This memoir is a travel story, as so many of us Aussies love to do, the immersive experience of living away ftom home, and making it a version for themselves. But here we have a layer of recovery and rebuilding of a life, with the ever-present impacts of Jayne's accident and injury, physical and psychological, haunting her.
This generous and very real account of post traumatic stress is compelling, and written with truth, raw and vulnerable. An intense insight into the anxiety and intrusive rumination, and the struggle of what we would call high functioning mental ill health. The strength to push on, whilst working through so, so much.
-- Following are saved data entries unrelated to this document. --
`src/rtl/pipe_ctrl_pkg.sv`:
```
// Shared definitions for the pipelined control unit: opcodes, control-bundle
// layout and the halt sequencer state encoding.
package pipe_ctrl_pkg;

   localparam logic [3:0] OP_SHIFT_LO = 4'b0100;
   localparam logic [3:0] OP_SHIFT_HI = 4'b0110;
   localparam logic [3:0] OP_LW       = 4'b1000;
   localparam logic [3:0] OP_SW       = 4'b1001;
   localparam logic [3:0] OP_LLB      = 4'b1010;
   localparam logic [3:0] OP_LHB      = 4'b1011;
   localparam logic [3:0] OP_B        = 4'b1100;
   localparam logic [3:0] OP_BR       = 4'b1101;
   localparam logic [3:0] OP_PCS      = 4'b1110;
   localparam logic [3:0] OP_HLT      = 4'b1111;

   // Control bundle bit positions, LSB first; an all-zero bundle is a bubble.
   localparam int CTRLW         = 10;
   localparam int B_VALID       = 0;
   localparam int B_REG_WRITE   = 1;
   localparam int B_REG_DST     = 2;
   localparam int B_ALU_SRC_IMM = 3;
   localparam int B_MEM_READ    = 4;
   localparam int B_MEM_WRITE   = 5;
   localparam int B_MEM_TO_REG  = 6;
   localparam int B_MEM_HALF    = 7;
   localparam int B_PCS         = 8;
   localparam int B_HALT        = 9;

   typedef enum logic [1:0] {
      ST_RUN    = 2'd0,
      ST_DRAIN  = 2'd1,
      ST_HALTED = 2'd2
   } halt_state_e;

endpackage

```
`src/rtl/pipe_ctrl_decode.sv`:
```
// Combinational ID-stage decoder: opcode to control bundle, plus flags telling
// the hazard logic which register fields the instruction actually reads.
module ctrl_decode
   import pipe_ctrl_pkg::*;
#(
   parameter int OPW = 4
) (
   input  logic [OPW-1:0]   opcode,
   output logic [CTRLW-1:0] ctrl,
   output logic             use_rs,
   output logic             use_rt,
   output logic             use_rd
);

   always_comb begin
      ctrl   = '0;
      use_rs = 1'b0;
      use_rt = 1'b0;
      use_rd = 1'b0;
      ctrl[B_VALID] = 1'b1;
      // PCS writes its result through reg_write alone; the pcs bit stays low.
      ctrl[B_PCS]   = 1'b0;
      if (!opcode[OPW-1]) begin
         ctrl[B_REG_WRITE] = 1'b1;
         ctrl[B_REG_DST]   = 1'b1;
         use_rs            = 1'b1;
         // Shift/rotate carry an immediate in the rt field, so rt is not read.
         if (opcode >= OPW'(OP_SHIFT_LO) && opcode <= OPW'(OP_SHIFT_HI)) begin
            ctrl[B_ALU_SRC_IMM] = 1'b1;
         end else begin
            use_rt = 1'b1;
         end
      end else begin
         case (opcode)
            OPW'(OP_LW): begin
               ctrl[B_REG_WRITE]   = 1'b1;
               ctrl[B_MEM_READ]    = 1'b1;
               ctrl[B_MEM_TO_REG]  = 1'b1;
               ctrl[B_ALU_SRC_IMM] = 1'b1;
               use_rs              = 1'b1;
            end
            OPW'(OP_SW): begin
               ctrl[B_MEM_WRITE]   = 1'b1;
               ctrl[B_ALU_SRC_IMM] = 1'b1;
               use_rs              = 1'b1;
               use_rt              = 1'b1;
            end
            OPW'(OP_LLB): begin
               ctrl[B_REG_WRITE] = 1'b1;
               use_rd            = 1'b1;
            end
            OPW'(OP_LHB): begin
               ctrl[B_REG_WRITE] = 1'b1;
               ctrl[B_MEM_HALF]  = 1'b1;
               use_rd            = 1'b1;
            end
            OPW'(OP_B): begin
               ctrl[B_VALID] = 1'b1;
            end
            OPW'(OP_BR): begin
               use_rs = 1'b1;
            end
            OPW'(OP_PCS): begin
               ctrl[B_REG_WRITE] = 1'b1;
            end
            OPW'(OP_HLT): begin
               ctrl[B_HALT] = 1'b1;
            end
            default: begin
               ctrl = '0;
            end
         endcase
      end
   end

endmodule

```
`src/rtl/pipe_ctrl.sv`:
```
// Pipelined control unit: decodes ID, carries bundles through EX/MEM/WB,
// inserts load-use bubbles, flushes IF/ID on taken branches and sequences HLT.
module pipe_ctrl
   import pipe_ctrl_pkg::*;
#(
   parameter int OPW   = 4,
   parameter int RAW   = 4,
   parameter int CNTW  = 16,
   parameter int DRAIN = 3
) (
   input  logic             clk,
   input  logic             rst_n,
   input  logic             id_valid,
   input  logic [OPW-1:0]   opcode,
   input  logic [RAW-1:0]   rs,
   input  logic [RAW-1:0]   rt,
   input  logic [RAW-1:0]   rd,
   input  logic             branch_taken,
   output logic             stall,
   output logic             flush_ifid,
   output logic [CTRLW-1:0] ex_ctrl,
   output logic [CTRLW-1:0] mem_ctrl,
   output logic [CTRLW-1:0] wb_ctrl,
   output logic [RAW-1:0]   ex_rd,
   output logic [RAW-1:0]   mem_rd,
   output logic [RAW-1:0]   wb_rd,
   output logic             halted,
   output logic [CNTW-1:0]  stall_cnt
);

   localparam int DCW = (DRAIN > 1) ? $clog2(DRAIN) : 1;

   halt_state_e      state, next_state;
   logic [DCW-1:0]   drain_cnt;
   logic [CTRLW-1:0] id_ctrl;
   logic             use_rs, use_rt, use_rd;
   logic             src_match, load_use, issue, hlt_issue;

   ctrl_decode #(.OPW(OPW)) u_decode (
      .opcode (opcode),
      .ctrl   (id_ctrl),
      .use_rs (use_rs),
      .use_rt (use_rt),
      .use_rd (use_rd)
   );

   // Register 0 is hard-wired zero, so a load targeting it never blocks ID.
   always_comb begin
      src_match = (use_rs && (rs == ex_rd)) ||
                  (use_rt && (rt == ex_rd)) ||
                  (use_rd && (rd == ex_rd));
      load_use  = (state == ST_RUN) && id_valid && ex_ctrl[B_MEM_READ] &&
                  (ex_rd != '0) && src_match;
      issue     = (state == ST_RUN) && id_valid && !load_use;
      hlt_issue = issue && id_ctrl[B_HALT];
   end

   always_ff @(posedge clk or negedge rst_n) begin
      if (!rst_n) begin
         state <= ST_RUN;
      end else begin
         state <= next_state;
      end
   end

   always_comb begin
      next_state = state;
      case (state)
         ST_RUN:    if (hlt_issue) next_state = ST_DRAIN;
         ST_DRAIN:  if ((drain_cnt == '0) && wb_ctrl[B_HALT]) next_state = ST_HALTED;
         ST_HALTED: next_state = ST_HALTED;
         default:   next_state = ST_RUN;
      endcase
   end

   // A stall outranks a flush: the branch is re-evaluated once ID is free.
   always_comb begin
      stall      = rst_n && (load_use || (state != ST_RUN));
      flush_ifid = rst_n && (state == ST_RUN) && id_valid && !load_use && branch_taken &&
                   ((opcode == OPW'(OP_B)) || (opcode == OPW'(OP_BR)));
      halted     = (state == ST_HALTED);
   end

   always_ff @(posedge clk or negedge rst_n) begin
      if (!rst_n) begin
         drain_cnt <= '0;
      end else if (hlt_issue) begin
         drain_cnt <= DCW'(DRAIN - 1);
      end else if ((state == ST_DRAIN) && (drain_cnt != '0)) begin
         drain_cnt <= drain_cnt - 1'b1;
      end
   end

   always_ff @(posedge clk or negedge rst_n) begin
      if (!rst_n) begin
         ex_ctrl  <= '0;
         mem_ctrl <= '0;
         wb_ctrl  <= '0;
         ex_rd    <= '0;
         mem_rd   <= '0;
         wb_rd    <= '0;
      end else if (state == ST_HALTED) begin
         ex_ctrl  <= '0;
         mem_ctrl <= '0;
         wb_ctrl  <= '0;
         ex_rd    <= '0;
         mem_rd   <= '0;
         wb_rd    <= '0;
      end else begin
         ex_ctrl  <= issue ? id_ctrl : '0;
         ex_rd    <= issue ? rd : '0;
         mem_ctrl <= ex_ctrl;
         mem_rd   <= ex_rd;
         wb_ctrl  <= mem_ctrl;
         wb_rd    <= mem_rd;
      end
   end

   always_ff @(posedge clk or negedge rst_n) begin
      if (!rst_n) begin
         stall_cnt <= '0;
      end else if (load_use && (stall_cnt != '1)) begin
         stall_cnt <= stall_cnt + 1'b1;
      end
   end

endmodule
```
==> config.mk <==
export PLATFORM = sky130hd
export DESIGN_NAME = ofm_tile_scheduler
export DESIGN_NICKNAME = d
export VERILOG_FILES = /design/src/rtl/ofm_tile_scheduler.sv
export SDC_FILE = /design/constraint.sdc
export NUM_CORES = 1
export LEC_CHECK = 0
export ABC_CLOCK_PERIOD_IN_PS = 4700
export CAP_MARGIN = 20
export CORE_ASPECT_RATIO = 1.25
export CORE_UTILIZATION = 58
export DETAILED_ROUTE_END_ITERATION = 10
export GPL_ROUTABILITY_DRIVEN = 0
export PLACE_DENSITY_LB_ADDON = 0.12
export SLEW_MARGIN = 5
export SYNTH_ARGS = -nofsm -noshare
export SYNTH_HDL_FRONTEND = slang
export SYNTH_SLANG_ARGS = --single-unit
==> constraint.sdc <==
create_clock -name clk -period 4.7 [get_ports clk]
set_input_delay 0.94 -clock clk [delete_from_list [all_inputs] [get_ports clk]]
set_output_delay 0.94 -clock clk [all_outputs]
set_load 0.01 [all_outputs]
--- src/rtl/gray_frame_ctrl_if.sv ---
// Sensor-side and capture-side signal bundle for gray_frame_ctrl.
// The master drives the sensor inputs and receives the accepted pixel stream.
interface gray_frame_ctrl_if;
    logic        iFVAL;
    logic        iLVAL;
    logic [11:0] iDATA;
    logic        iSTART;
    logic        iSTOP;
    logic [11:0] oDATA;
    logic        oDVAL;
    logic [10:0] oX_Cont;
    logic [10:0] oY_Cont;
    logic        oBUSY;
    logic        oFRAME_DONE;
    logic        oFRAME_ERR;
    logic [15:0] oFrame_Cont;

    modport master (
        output iFVAL, iLVAL, iDATA, iSTART, iSTOP,
        input  oDATA, oDVAL, oX_Cont, oY_Cont, oBUSY, oFRAME_DONE, oFRAME_ERR, oFrame_Cont
    );

    modport slave (
        input  iFVAL, iLVAL, iDATA, iSTART, iSTOP,
        output oDATA, oDVAL, oX_Cont, oY_Cont, oBUSY, oFRAME_DONE, oFRAME_ERR, oFrame_Cont
    );
endinterface
### src/rtl/rca_frame_accum.sv
// Frame accumulator wrapped around an external 32-bit ripple-carry adder.
// Sums FRAME_LEN samples into a 40-bit result with a sticky wrap flag and
// presents it downstream over a valid/ready handshake.
module rca_frame_accum #(
  parameter int unsigned FRAME_LEN = 16
) (
  input  logic        clk,
  input  logic        rst,
  input  logic        start,
  input  logic        in_valid,
  input  logic [31:0] in_data,
  output logic        in_ready,
  output logic [31:0] add_a,
  output logic [31:0] add_b,
  output logic        add_cin,
  input  logic [31:0] add_sum,
  input  logic        add_cout,
  output logic        out_valid,
  input  logic        out_ready,
  output logic [39:0] out_sum,
  output logic        out_ovf,
  output logic        busy
);

  typedef enum logic [1:0] {
    IDLE = 2'd0,
    ACC  = 2'd1,
    HOLD = 2'd2
  } state_t;

  localparam logic [15:0] LAST_CNT = 16'(FRAME_LEN - 1);

  state_t      state_q, state_d;
  logic [31:0] acc_lo_q, acc_lo_d;
  logic [7:0]  ext_q, ext_d;
  logic [15:0] cnt_q, cnt_d;
  logic        ovf_q, ovf_d;
  logic [39:0] out_sum_q, out_sum_d;
  logic        out_ovf_q, out_ovf_d;
  logic        out_valid_q, out_valid_d;

  logic [7:0]  ext_next;
  logic        ovf_next;

  // Adder carry-out feeds the 8-bit extension; a carry out of the extension
  // itself is the 40-bit wrap, which stays flagged for the rest of the frame.
  assign ext_next = 8'(ext_q + {7'b0, add_cout});
  assign ovf_next = ovf_q | ((ext_q == 8'hFF) & add_cout);

  assign in_ready  = (state_q == ACC);
  assign busy      = (state_q != IDLE);
  assign add_a     = acc_lo_q;
  assign add_b     = (state_q == ACC) ? in_data : '0;
  assign add_cin   = 1'b0;
  assign out_valid = out_valid_q;
  assign out_sum   = out_sum_q;
  assign out_ovf   = out_ovf_q;

  always_comb begin
    state_d     = state_q;
    acc_lo_d    = acc_lo_q;
    ext_d       = ext_q;
    cnt_d       = cnt_q;
    ovf_d       = ovf_q;
    out_sum_d   = out_sum_q;
    out_ovf_d   = out_ovf_q;
    out_valid_d = out_valid_q;

    unique case (state_q)
      IDLE: begin
        if (start) begin
          acc_lo_d = '0;
          ext_d    = '0;
          cnt_d    = '0;
          ovf_d    = 1'b0;
          state_d  = ACC;
        end
      end
      ACC: begin
        if (in_valid) begin
          acc_lo_d = add_sum;
          ext_d    = ext_next;
          ovf_d    = ovf_next;
          cnt_d    = cnt_q + 16'd1;
          if (cnt_q == LAST_CNT) begin
            out_sum_d   = {ext_next, add_sum};
            out_ovf_d   = ovf_next;
            out_valid_d = 1'b1;
            state_d     = HOLD;
          end
        end
      end
      HOLD: begin
        if (out_ready) begin
          out_valid_d = 1'b0;
          state_d     = IDLE;
        end
      end
      default: state_d = IDLE;
    endcase
  end

  always_ff @(posedge clk) begin
    if (rst) begin
      state_q     <= IDLE;
      acc_lo_q    <= '0;
      ext_q       <= '0;
      cnt_q       <= '0;
      ovf_q       <= 1'b0;
      out_sum_q   <= '0;
      out_ovf_q   <= 1'b0;
      out_valid_q <= 1'b0;
    end else begin
      state_q     <= state_d;
      acc_lo_q    <= acc_lo_d;
      ext_q       <= ext_d;
      cnt_q       <= cnt_d;
      ovf_q       <= ovf_d;
      out_sum_q   <= out_sum_d;
      out_ovf_q   <= out_ovf_d;
      out_valid_q <= out_valid_d;
    end
  end

endmodule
The guiding light is Jayne's new relationship with M, whom she met at home during her recovery, still in her "cage" spinal brace. The man who takes her as she is, is everything you'd ever wish for your sister, your best friend, and yourself. He is kind, sweet, funny, so smart, a musician with his own dreams and work he is pursuing. He is self-assured, a quiet confidence, and a beautiful support as Jayne works through her pain, her trauma, her returned to work and Paris, and the emotional rollercoaster of it all.
I loved this read, was totally engrossed and grew such an endearment towards Jayne and the cast of people around her. In awe of her strength, her fight, her puns and her way of sharing her incredible story.
Thank you to Hardie Grant Books, for my gifted copy.